The timer is turned completely counterclockwise and started. During the timed interval, panel members ask 'yes' or 'no' questions. The same panelist continues asking questions until a question is answered 'no', at which point the next panelist begins asking questions. If a panelist says a word that is part of the answer, the timer is stopped, the word is written on Billy the Answer Head, and then the timer (and questions) resume.
If, at the end of the round, the complete answer has not been discovered, the contestant selects a card from the first round prize deck.

===Second round===
At the beginning of the second round, the contestant reads the first verbal clue.

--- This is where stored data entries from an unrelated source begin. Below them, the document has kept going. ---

File: src/rtl/spds_pkg.sv
package spds_pkg;

  // how the front part classifies one point
  typedef enum logic [1:0] {
    KIND_FIRST = 2'd0,  // first point of a scan, or first point after reset
    KIND_JOIN  = 2'd1,  // close enough to the previous point
    KIND_BREAK = 2'd2   // opens the next cluster
  } kind_e;

  // configuration register indexes
  localparam int CFG_IDX_W = 3;
  typedef enum logic [CFG_IDX_W-1:0] {
    REG_SENSOR_X   = 3'd0,
    REG_SENSOR_Y   = 3'd1,
    REG_SENSOR_Z   = 3'd2,
    REG_NEAR_THR   = 3'd3,
    REG_FAR_RANGE  = 3'd4,
    REG_RANGE_GAIN = 3'd5
  } cfg_reg_e;

  localparam int NEAR_W = 16;
  localparam int FAR_W  = 23;
  localparam int GAIN_W = 16;

  localparam logic [NEAR_W-1:0] NEAR_RESET = 16'd205;
  localparam logic [FAR_W-1:0]  FAR_RESET  = 23'd23552;
  localparam logic [GAIN_W-1:0] GAIN_RESET = 16'd572;

  // entries of the queue between front and back
  localparam int QUEUE_DEPTH = 8;

endpackage

File: src/rtl/spds_back.sv
module spds_back #(
  parameter int MAX_POINTS = 1024
) (
  input  logic                             clk_i,
  input  logic                             rst_ni,
  input  logic                             valid_i,
  input  spds_pkg::kind_e                  kind_i,
  output logic                             take_o,
  input  logic                             out_pop_i,
  output logic                             out_valid_o,
  output logic [$clog2(MAX_POINTS+1)-1:0]  cluster_label_o,
  output logic                             opens_cluster_o,
  output logic [$clog2(MAX_POINTS+1)-1:0]  member_count_o,
  output logic [$clog2(MAX_POINTS)-1:0]    point_index_o
);

  localparam int LBL_W = $clog2(MAX_POINTS + 1);
  localparam int IDX_W = $clog2(MAX_POINTS);

  logic [LBL_W-1:0] label_q, label_d, size_q, size_d;
  logic [IDX_W-1:0] next_idx_q, next_idx_d, idx_q, idx_d;
  logic             opens_q, opens_d, out_v_q;

  assign take_o = valid_i && (!out_v_q || out_pop_i);

  always_comb begin
    label_d = label_q;
    size_d  = size_q;
    idx_d   = next_idx_q;
    opens_d = 1'b1;
    unique case (kind_i)
      spds_pkg::KIND_FIRST: begin
        label_d = LBL_W'(1);
        size_d  = LBL_W'(1);
        idx_d   = '0;
      end
      spds_pkg::KIND_JOIN: begin
        size_d  = (size_q < LBL_W'(MAX_POINTS)) ? size_q + 1'b1 : size_q;
        opens_d = 1'b0;
      end
      spds_pkg::KIND_BREAK: begin
        label_d = (label_q < LBL_W'(MAX_POINTS)) ? label_q + 1'b1 : label_q;
        size_d  = LBL_W'(1);
      end
      default: begin
        label_d = label_q;
      end
    endcase
    next_idx_d = (idx_d < IDX_W'(MAX_POINTS - 1)) ? idx_d + 1'b1 : idx_d;
  end

  always_ff @(posedge clk_i or negedge rst_ni) begin
    if (!rst_ni) begin
      label_q    <= '0;
      size_q     <= '0;
      next_idx_q <= '0;
      out_v_q    <= 1'b0;
    end else begin
      if (take_o) begin
        label_q    <= label_d;
        size_q     <= size_d;
        next_idx_q <= next_idx_d;
        out_v_q    <= 1'b1;
      end else if (out_pop_i) begin
        out_v_q <= 1'b0;
      end
    end
  end

  always_ff @(posedge clk_i) begin
    if (take_o) begin
      idx_q   <= idx_d;
      opens_q <= opens_d;
    end
  end

  assign out_valid_o     = out_v_q;
  assign cluster_label_o = label_q;
  assign member_count_o  = size_q;
  assign point_index_o   = idx_q;
  assign opens_cluster_o = opens_q;

endmodule

File: config.mk
export PLATFORM = sky130hd
export DESIGN_NAME = spds_back
export DESIGN_NICKNAME = d
export VERILOG_FILES = /design/src/rtl/spds_pkg.sv /design/src/rtl/spds_back.sv
export SDC_FILE = /design/constraint.sdc
export NUM_CORES = 1
export LEC_CHECK = 0
export BUFFER_PORTS_ARGS = -buffer_cell sky130_fd_sc_hd__buf_2
export CELL_PAD_IN_SITES_DETAIL_PLACEMENT = 0
export CELL_PAD_IN_SITES_GLOBAL_PLACEMENT = 2
export CORE_ASPECT_RATIO = 0.9
export CORE_UTILIZATION = 39
export CTS_BUF_LIST = sky130_fd_sc_hd__clkbuf_8
export DETAILED_ROUTE_END_ITERATION = 12
export HOLD_SLACK_MARGIN = 0.12
export PLACE_DENSITY_LB_ADDON = 0.05
export SYNTH_ARGS = -nofsm -noshare
export SYNTH_HDL_FRONTEND = slang
export SYNTH_SLANG_ARGS = --single-unit
export TNS_END_PERCENT = 10
File: constraint.sdc
create_clock -name clk_i -period 4.7 [get_ports clk_i]
set_input_delay 0.705 -clock clk_i [delete_from_list [all_inputs] [get_ports clk_i]]
set_output_delay 0.705 -clock clk_i [all_outputs]
set_load 0.01 [all_outputs]
==> reports/qor.yml, run 1 <==
drt-pass1-iter-count: 4
startpoint_type: "primary input"
end_kind: "output port"
hold_violations: 0
crit_chain: "buf_2 -> nand2b_2 -> nand2_1 -> inv_1 -> buf_2"
core_sq_mm: 0.00535
path_common_cell: "buf_2"
drt_iter0_markers: 80
syn_area_per_cell_sq_um: 10.4
cts.sinks: 44
cap_violations: 0
finalSetupTns_ps: 0
slowest_stage: "inv_1"
grt_pass1_wl_mm: 8.22
slew_headroom_pct: 48.8
die_area_sq_mm: 0.00596
reg2regPathDepth: 6
synth_nets: 221
drtAntennaViolNets: 0
rsz0062_at_grt: "no"
io_pins: 41
wl_met3_um: 174
die_h_um: 73.3
leakagePower_nw: 1.12
synth_ff_type: "dfrtp_1"
multi_input_area_sq_um: 970
cts_tree: "done"
port_buffers: 40
final_cells: 321
setup_violations: 0
layout.nets: 262
routedWlPerCell_um: 14.9
fin_crit_sh_pct: 59.3
cts_root_buffer: "clkbuf_8"
nFillCells: 533
critPathRequiredTime_ps: 3990
layout-drive-gt1-share_pct: 25.2
hp-class: "in2async"
highest_layer: "met4"
grt_max_degree: 34
antenna_found_initial: 0
postSynthCellCount: 212
grt_use_total_pct: 18.5
initial_core_util_pct: 41.2
r2r_setup_slack_ps: 2780
slowest_delay_ps: 500
gr-total-overflow: 0
synth-edff-count: 11
worst_pin_slew_ps: 768
netlist_area_sq_mm: 0.00221
die_w_um: 81.3
cts_resized: 0
diodes: 0
path_class: "in2out"
grt_pass1_vias: 1659
synth_seq_cells: 44
placed_cells_incl_taps: 313
post_cts.repair.setup_buffers: 0
routabilityCongestion: 0.756
h-tree-depth: 2
status: "completed"
rows: 25
rr_endpoint: "next_idx_q[8]$_DFFE_PN0P_"
drt-total-wl_mm: 4.80
skew_ps: 8.31
async_reset_ff_share_pct: 75.0
clkLatencyLatePin_ps: 300
drv_slew: 0
fmax_mhz: 359
place_hpwl_mm: 3.38
viasPerCell: 5.30
cp.arrival_ps: 2080
ys_warn_count: 0
clockBufferDepth: 2
postCtsHoldBufs: 0
post-route-min-period_ps: 2790
synth_cell_types: 46
layout_commonest_cell: "buf_2"
wl_met2_mm: 2.13
post-route-drc-count: 0
seq_area_frac_synth_pct: 52.4
areaGrowthSynthToFinish_pct: 15.5
clk_pin_slew_ps: 80
regArea_sq_mm: 0.00116
cts_made_buffers: 5
cellPowerDensity_mw_per_mm2: 378
vias: 1701
met1_length_mm: 2.42
final_cell_mix: "40 x buf_2, 33 x dfrtp_1, 25 x nand2_1"
peakVddDrop_mv: 0.242
rr_startpoint: "next_idx_q[0]$_DFFE_PN0P_"
cp_max_fo: 16
-- through the flow --
step | cell area (sq um) | hold slack [ps] | worst slack (ps) | total power, mW | utilization, %
floorplan | 2210 | 409 | 2160 | 0.612 | -
global placement | 2440 | 526 | 1950 | 0.683 | 45.6
detailed placement | 2440 | 526 | 1900 | 0.683 | 45.6
CTS | 2550 | 514 | 1900 | 0.973 | 47.6
global route | 2550 | 536 | 1740 | 1.02 | 47.6
finish | 2550 | 471 | 1910 | 0.962 | 47.6
-- power breakdown --
group	total, mW	internal (mW)	leakage (nW)	switching [mW]
sequential	0.491	0.445	0.545	0.0466
clock	0.288	0.156	0.0593	0.133
combinational	0.183	0.0751	0.511	0.107
-- sequential cells by signal, summed over array words and instances (netlist names) --
signal	flops
cluster_label_o	11
member_count_o	11
next_idx_q	10
point_index_o	10
opens_cluster_o	1
out_valid_o	1
-- worst max path at each step --
stage | from | endpoint | depth (start not counted)
final | out_pop_i | take_o | 5
after global routing | out_pop_i | take_o | 5
after CTS | out_pop_i | take_o | 5
after detailed placement | out_pop_i | take_o | 5
after global placement | out_pop_i | take_o | 5
after floorplan | kind_i[0] | next_idx_q[8]$_DFFE_PN0P_ | 9
-- area by class of cell --
type / count / share of cell area [%]
multi-input combinational: 154 / 38.1
inverter: 8 / 1.18
timing repair buffer: 40 / 7.86
clock inverter: 3 / 1.52
sequential: 44 / 45.4
tap: 67 / 3.29
clock buffer: 5 / 2.70
-- per-layer routing --
metal / vias to the layer above / global-route usage, %
met2: 32 / 26.9
met1: 810 / 26.3
li1: 852 / -
met4: 0 / 7.14
met5: - / 0
met3: 7 / 4.47
-- kinds of logic after synthesis --
logic type / synth area share (%)
AOI/OAI and AO/OA: 11.5
xor gates and xnor gates: 3.18
adders and majority gates: 1.70
buffers and inverters: 3.63
DFF: 52.4
muxes: 1.99
and+or+nand+nor: 25.6
-- worst max-delay path: cells and delay by family --
kind / cells / cell delay, ps
buf+inv: 3 / 810
simple gates: 2 / 550
-- synth_stat cells (4+ instances only) --
| library cell | count | area, sq um |
|---|---|---|
| a21oi_1 | 13 | 65.1 |
| and2_1 | 9 | 56.3 |
| dfrtp_1 | 33 | 826 |
| edfxtp_1 | 11 | 330 |
| inv_1 | 8 | 30.0 |
| nand2_1 | 25 | 93.8 |
| nand3_1 | 10 | 50.1 |
| nand4_1 | 8 | 50.1 |
| nor2_1 | 9 | 33.8 |
| o21ai_0 | 14 | 70.1 |
| or3_1 | 11 | 68.8 |
| xnor2_1 | 4 | 35.0 |
| xor2_1 | 4 | 35.0 |
Power figures use the tool's default switching activity.
==> run 2, diff against run 1 <==
- ABC_AREA: not set -> 1
- CORE_UTILIZATION: 39 -> 34
- clock period: 4.7 -> 2.91 ns (I/O delays scaled with it)
==> run 2 against run 1 <==
Core utilization shrank 6.4 points. Cell count rose by 34%. Die area is 24% higher. Largest cell class unchanged. First-iteration DRC count is 6.3% higher.
==> reports/qor.yml, run 2 <==
status: "completed"
synth_top_area_share_pct: 34.5
path_class: "in2reg"
rows: 28
slowest_stage: "nand3_2"
cts_made_buffers: 5
post-route-min-period_ps: 2160
rr_startpoint: "next_idx_q[0]$_DFFE_PN0P_"
worst_pin_slew_ps: 800
grt_pass1_wl_mm: 9.54
clkLatencyLatePin_ps: 290
port_buffers: 40
postSynthCellCount: 297
routabilityCongestion: 0.746
grt_pass1_vias: 1909
cp.arrival_ps: 2390
cts_root_buffer: "clkbuf_8"
crit_chain: "buf_2 -> inv_1 -> nand2_1 -> nand2_1 -> inv_1 -> ha_1 -> nand2_1 -> nor3_4 -> nand3_2 -> nand2_1 -> xor2_1"
startpoint: "kind_i[0]"
drt-pass1-iter-count: 4
layout.nets: 347
synth_ff_type: "dfrtp_1"
drv_slew: 0
skew_ps: 8.28
path_common_cell: "nand2_1"
critPathRequiredTime_ps: 3130
areaGrowthSynthToFinish_pct: 15.1
pre_cts_slack_ps: 410
synth_cell_types: 28
final_cell_mix: "66 x nand2_1, 52 x inv_1, 40 x buf_2"
synthAdderAreaFrac_pct: 1.57
synth_commonest_cells: "66 x nand2_1, 50 x inv_1, 33 x dfrtp_1, 24 x nand4_1, 23 x nand3_1"
diodes: 0
grt_use_total_pct: 16.4
die_w_um: 90.5
syn_area_per_cell_sq_um: 8.06
synth-simple-area-share_pct: 31.7
rsz0062_at_grt: "no"
multi_input_area_sq_um: 998
ys_warn_count: 0
drt-total-wl_mm: 5.62
peakVddDrop_mv: 0.215
post_cts.repair.setup_buffers: 0
synth_area_leaders: "dfrtp_1 34%, edfxtp_1 14%, nand2_1 10%"
cp_max_fo: 16
die_h_um: 81.6
cap_violations: 0
clockBufferDepth: 2
vias: 2056
synth_mux_area_share_pct: 0
nFillCells: 708
leakagePower_nw: 1.35
routedWlPerCell_um: 13.1
grt_max_degree: 34
fin_crit_sh_pct: 74.3
cts.sinks: 44
startpoint_type: "primary input"
fmax_mhz: 462
initial_core_util_pct: 35.8
cellPowerDensity_mw_per_mm2: 533
end_kind: "register"
synth_seq_cells: 44
slew_headroom_pct: 46.6
h-tree-depth: 2
antenna_found_initial: 0
finalSetupTns_ps: 0
post-route-drc-count: 0
synth_top_area_cell: "dfrtp_1"
seq_area_frac_synth_pct: 48.3
setup_violations: 0
synth_nets: 306
synth-compound-area-share_pct: 7.31
viasPerCell: 4.79
place_hpwl_mm: 4.02
synth_top_family_by_area: "simple AND/OR/NAND/NOR gates"
drt_iter0_markers: 85
postCtsHoldBufs: 0
synth-edff-count: 11
drtAntennaViolNets: 0
hold_violations: 0
layout_commonest_cell: "nand2_1"
synth-xor-area-share_pct: 1.10
layout-drive-gt1-share_pct: 18.3
gr-total-overflow: 0
cts_tree: "done"
cts_resized: 0
clk_pin_slew_ps: 90
die_area_sq_mm: 0.00738
io_pins: 41
hp-class: "in2async"
netlist_area_sq_mm: 0.00239
async_reset_ff_share_pct: 75.0
yosysMostFrequentCell: "nand2_1"
slowest_delay_ps: 330
regArea_sq_mm: 0.00116
core_sq_mm: 0.00669
fin_ws_ps: 748
run 2: changes by cell type after synthesis, sizes merged, moves of 9 or more:
cell | previous run | this run
nand2 | 25 | 68
nor3 | 2 | 11
and2 | 9 | 0
or3 | 11 | 0
nor2 | 10 | 27
nand3 | 10 | 25
inv | 8 | 51
nand4 | 10 | 24
run 2: area by class of cell:
cell class	instances	share of cell area (%)
inverters	51	6.95
repair buffers	41	7.54
clock buffers	6	3.00
well taps	90	4.09
clock inverters	2	0.272
flip-flops and latches	44	41.9
multi-input cells	195	36.2
run 2: through the flow:
stage | util (%) | instance area [sq um] | total power, mW | instances | hold WS [ps]
3_5_place_dp | 39.8 | 2670 | 1.09 | 421 | 483
6_report | 41.2 | 2760 | 1.47 | 429 | 225
5_1_grt | 41.2 | 2760 | 1.57 | 429 | 290
4_1_cts | 41.2 | 2760 | 1.49 | 429 | 269
3_3_place_gp | 39.8 | 2670 | 1.09 | 421 | 483
2_1_floorplan | - | 2390 | 0.973 | 297 | 141
run 2: critical path, delay by kind of cell:
| kind | cells | cell delay (ps) |
|---|---|---|
| adders and majority gates | 1 | 190 |
| buffers and inverters | 3 | 500 |
| xor gates and xnor gates | 1 | 150 |
| and+or+nand+nor | 6 | 1120 |
run 2: worst paths after layout:
kind / end / slack [ps] / cells after the start
setup / recovery: next_idx_q[0]$_DFFE_PN0P_ / 750 / 11
hold / removal: member_count_o[8]$_DFFE_PN0P_ / 220 / 1
setup reg to reg: next_idx_q[0]$_DFFE_PN0P_ / 1020 / 8
hold reg to reg: next_idx_q[1]$_DFFE_PN0P_ / 510 / 2
max in group asynchronous: next_idx_q[4]$_DFFE_PN0P_ / 2180 / 1
min in group clk_i: out_valid_o$_DFFE_PN0P_ / 350 / 3
run 2: where the power goes:
group | leakage [nW] | switching, mW | total, mW | internal [mW]
combinational | 0.739 | 0.190 | 0.294 | 0.104
sequential | 0.554 | 0.0680 | 0.777 | 0.709
clock | 0.0538 | 0.211 | 0.398 | 0.187
run 2: per-layer routing:
| metal | GRT usage [%] | up-vias | routed length (um) |
|---|---|---|---|
| met5 | 0 | - | 0 |
| met4 | 5.00 | 0 | 70 |
| met3 | 3.15 | 7 | 132 |
| met2 | 25.5 | 28 | 2480 |
| met1 | 23.2 | 966 | 2940 |
| li1 | - | 1055 | - |
run 2: cell families (layout without fill, tap and decap cells):
family / Yosys count / in the layout
compound gates: 33 / 33
simple gates: 156 / 156
xor+xnor: 3 / 3
buf+inv: 58 / 100
flops: 44 / 44
fa+ha+maj: 3 / 3
==> run 3, diff against run 2 <==
- ABC_AREA: 1 -> 0
- CORE_UTILIZATION: 34 -> 36
- clock period: 2.91 -> 2 ns (I/O delays scaled with it)
==> run 3 against run 2 <==
Largest power group unchanged. Critical endpoint is now next_idx_q[8]$_DFFE_PN0P_. Sequential power up 49%. Highest routed layer unchanged. Worst hold slack better by 130 ps. Largest cell class unchanged. Sequential share of layout area up 1.8 points. Routed wire length down 16%. Cell area down 4.2%. Flip-flop and latch count unchanged. The flow now finishes with violations (DRC). Clock-buffer cell count down 1. Worst setup slack worse by 510 ps. Die area down 13%. Critical path type is now reg2reg. Total power up 56%.
==> reports/qor.yml, run 3 (synthesis results as in run 1) <==
crit_end: "next_idx_q[8]$_DFFE_PN0P_"
placed_cells_incl_taps: 324
antenna_found_initial: 0
core_sq_mm: 0.00579
end_kind: "register"
finalSetupTns_ps: 0
grt_max_degree: 34
slew_headroom_pct: 49.4
rr_endpoint: "next_idx_q[8]$_DFFE_PN0P_"
vias: 1718
gr-total-overflow: 0
initial_core_util_pct: 38.1
port_buffers: 40
rr_startpoint: "next_idx_q[1]$_DFFE_PN0P_"
rows: 26
post-route-min-period_ps: 1760
die_h_um: 76.3
cts_tree: "done"
fmax_mhz: 569
drt_iter0_markers: 69
io_pins: 41
power.internal_mw: 1.61
layout.nets: 271
routabilityCongestion: 0.690
fin_crit_sh_pct: 87.9
peakVddDrop_mv: 0.506
slowest_stage: "dfrtp_1"
final_cells: 333
die_w_um: 84.5
startpoint: "next_idx_q[1]$_DFFE_PN0P_"
drt-pass1-iter-count: 8
post-route-drc-count: 3
grt_pass1_vias: 1698
cap_violations: 0
failed_checks: "DRC"
cts.sinks: 44
r2r_setup_slack_ps: 240
sequentialPowerShare_pct: 50.6
cts_resized: 0
slowest_delay_ps: 380
crit_chain: "and2_1 -> ha_2 -> nand3_2 -> or2_2 -> o41ai_2 -> a2bb2oi_1"
total_power_mw: 2.28
layout_commonest_cell: "buf_2"
viasPerCell: 5.16
cellPowerDensity_mw_per_mm2: 865
worst_pin_slew_ps: 759
h-tree-depth: 2
grt_use_total_pct: 16.0
rsz0062_at_grt: "no"
cts_made_buffers: 5
drtAntennaViolNets: 0
diodes: 0
finish.utilization_pct: 45.6
clock_power_share_pct: 30.1
place_hpwl_mm: 3.34
postCtsHoldBufs: 1
hp-class: "in2reg"
power_switching_uw: 678
skew_ps: 8.09
sw_frac_of_total_pct: 29.7
clk_pin_slew_ps: 90
path_class: "reg2reg"
layout-drive-gt1-share_pct: 28.9
hold_violations: 0
placed_area_sq_mm: 0.00252
leakagePower_nw: 1.16
grt_pass1_wl_mm: 8.25
routedWlPerCell_um: 14.2
p_comb_share_pct: 19.3
cts_root_buffer: "clkbuf_8"
status: "complete, but fails checks"
die_area_sq_mm: 0.00644
pre_cts_slack_ps: 112
fin_ws_ps: 242
final_cell_mix: "40 x buf_2, 33 x dfrtp_1, 25 x nand2_1"
critPathRequiredTime_ps: 2180
cp_max_fo: 5
clkLatencyLatePin_ps: 300
cp.arrival_ps: 1940
final_area_sq_mm: 0.00264
post_cts.repair.setup_buffers: 0
setup_violations: 0
clockBufferDepth: 2
startpoint_type: "register"
reg2regPathDepth: 6
drt-total-wl_mm: 4.72
areaGrowthSynthToFinish_pct: 19.7
hold_ws_ps: 352
drv_slew: 0
[run 3: changes by cell type in the layout (fill, tap and decap cells not counted), sizes merged, moves of 11 or more]
| cell | previous run | this run |
|---|---|---|
| nand2 | 68 | 25 |
| nand4 | 24 | 10 |
| inv | 53 | 8 |
| or3 | 0 | 11 |
| nand3 | 25 | 10 |
| nor2 | 27 | 10 |
[run 3: area by class of cell]
type                            instances  area, sq um
Timing Repair Buffer                   49          270
Fill cell                             583         3150
Tap cell                               70         87.6
Clock inverter                          3         42.5
Inverter                                8         30.0
Clock buffer                            5         68.8
Multi-Input combinational cell        154          985
Sequential cell                        44         1160
[run 3: worst min path at each step]
stage	start	endpoint	slack (ps)	depth (start not counted)
floorplan	rst_ni	cluster_label_o[0]$_DFFE_PN0P_	4	0
global placement	rst_ni	next_idx_q[3]$_DFFE_PN0P_	430	1
detailed placement	rst_ni	next_idx_q[3]$_DFFE_PN0P_	420	1
CTS	valid_i	out_valid_o$_DFFE_PN0P_	350	3
global route	valid_i	out_valid_o$_DFFE_PN0P_	370	3
finish	valid_i	out_valid_o$_DFFE_PN0P_	350	3
[run 3: worst max-delay path: cells and delay by family (launching register included)]
family / cells / cell delay (ps)
AOI/OAI and AO/OA: 2 / 420
adders and majority gates: 1 / 240
and+or+nand+nor: 3 / 620
DFF: 1 / 380
[run 3: layer usage]
layer | vias up | part of all wire, % | global-route usage [%]
li1 | 869 | - | -
met5 | - | 0 | 0
met4 | 0 | 0.76 | 4.58
met1 | 817 | 51 | 21.9
met2 | 28 | 44 | 24.6
met3 | 4 | 4.1 | 4.55
[run 3: power by group through the flow]
stage | Clock, mW | Combinational (mW) | Sequential, mW
global placement | 0 | 0.444 | 1.18
CTS | 0.713 | 0.447 | 1.15
detailed placement | 0 | 0.443 | 1.17
global route | 0.754 | 0.491 | 1.17
finish | 0.687 | 0.441 | 1.16
floorplan | 0 | 0.264 | 1.18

The timer is turned completely counterclockwise and started. The timed interval continues the same as during the first round. If, at the end of the round, the complete answer has not been discovered, the contestant selects a card from the second round prize deck.

===Third round===
At the beginning of the third round, the contestant reads the second verbal clue. The timer is turned completely counterclockwise and started. The timed interval continues the same as during the first two rounds. If, at the end of the round, the complete answer has not been discovered, the game enters the charade round.

===Charade round===
During the charade round the timer is turned completely counterclockwise and started. During the timed interval the contestant acts out the Charade Clue (marked with an asterisk (*) on the Answer card.) During this time the panel uses this clue to try to guess answer. If the answer has not been guessed by the end of this round, the contestant wins and draws a card from the Grand Prize deck. The roll of contestant then moves on to the next player.

===Secret slime action===
Answer cards list a secret slime action and a corresponding consequence. During the rounds of play the contestant watches for the panel to perform the secret slime action. If someone does perform this action, the contestant announces Slime Action, the timer is stopped, and the slime action consequence is revealed to the panelist being penalized. This consequence must then be performed by the panelist. The timer is then restarted and play resumes as normal.

==Blank answer cards==
Two blank doublesided answer cards are included with the game, allowing for game owners to fill in up to 4 custom answers with appropriate clues and slime actions with consequences.